Start of EXTRACTED ENTRIES

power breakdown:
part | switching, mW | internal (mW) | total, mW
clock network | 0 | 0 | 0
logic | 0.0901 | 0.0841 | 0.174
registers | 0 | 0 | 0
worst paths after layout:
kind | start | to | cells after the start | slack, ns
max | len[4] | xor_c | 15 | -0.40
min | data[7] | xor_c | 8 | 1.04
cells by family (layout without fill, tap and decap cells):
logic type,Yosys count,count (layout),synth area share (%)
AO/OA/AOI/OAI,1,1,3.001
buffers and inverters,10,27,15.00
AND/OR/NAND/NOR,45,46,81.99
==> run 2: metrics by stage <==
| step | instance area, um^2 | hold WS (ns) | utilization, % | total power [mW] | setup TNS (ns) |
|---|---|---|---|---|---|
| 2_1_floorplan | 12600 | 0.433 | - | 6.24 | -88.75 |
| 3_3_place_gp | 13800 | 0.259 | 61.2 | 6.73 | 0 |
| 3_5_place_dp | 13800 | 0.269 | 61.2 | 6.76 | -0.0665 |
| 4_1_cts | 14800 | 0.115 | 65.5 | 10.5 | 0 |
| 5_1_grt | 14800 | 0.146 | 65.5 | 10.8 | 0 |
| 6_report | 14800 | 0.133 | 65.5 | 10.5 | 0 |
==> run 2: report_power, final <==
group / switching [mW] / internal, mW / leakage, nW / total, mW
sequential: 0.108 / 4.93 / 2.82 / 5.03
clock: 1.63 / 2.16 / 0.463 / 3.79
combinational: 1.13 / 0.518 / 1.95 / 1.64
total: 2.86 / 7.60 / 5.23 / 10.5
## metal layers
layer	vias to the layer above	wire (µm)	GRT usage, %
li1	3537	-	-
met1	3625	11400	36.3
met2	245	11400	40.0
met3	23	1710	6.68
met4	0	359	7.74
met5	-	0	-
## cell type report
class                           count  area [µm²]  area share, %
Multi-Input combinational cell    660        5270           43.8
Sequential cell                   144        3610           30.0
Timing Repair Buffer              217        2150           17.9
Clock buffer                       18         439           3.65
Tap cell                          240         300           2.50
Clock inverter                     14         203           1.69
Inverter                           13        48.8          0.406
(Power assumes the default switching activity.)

End of EXTRACTED ENTRIES

_DIRECTIONS FOR THIS TASK_
Set down exactly the lines that begin with the one containing "2: report_power, final" and end with the last line above, and no others.

_SOLUTION_
==> run 2: report_power, final <==
group / switching [mW] / internal, mW / leakage, nW / total, mW
sequential: 0.108 / 4.93 / 2.82 / 5.03
clock: 1.63 / 2.16 / 0.463 / 3.79
combinational: 1.13 / 0.518 / 1.95 / 1.64
total: 2.86 / 7.60 / 5.23 / 10.5
## metal layers
layer	vias to the layer above	wire (µm)	GRT usage, %
li1	3537	-	-
met1	3625	11400	36.3
met2	245	11400	40.0
met3	23	1710	6.68
met4	0	359	7.74
met5	-	0	-
## cell type report
class                           count  area [µm²]  area share, %
Multi-Input combinational cell    660        5270           43.8
Sequential cell                   144        3610           30.0
Timing Repair Buffer              217        2150           17.9
Clock buffer                       18         439           3.65
Tap cell                          240         300           2.50
Clock inverter                     14         203           1.69
Inverter                           13        48.8          0.406
(Power assumes the default switching activity.)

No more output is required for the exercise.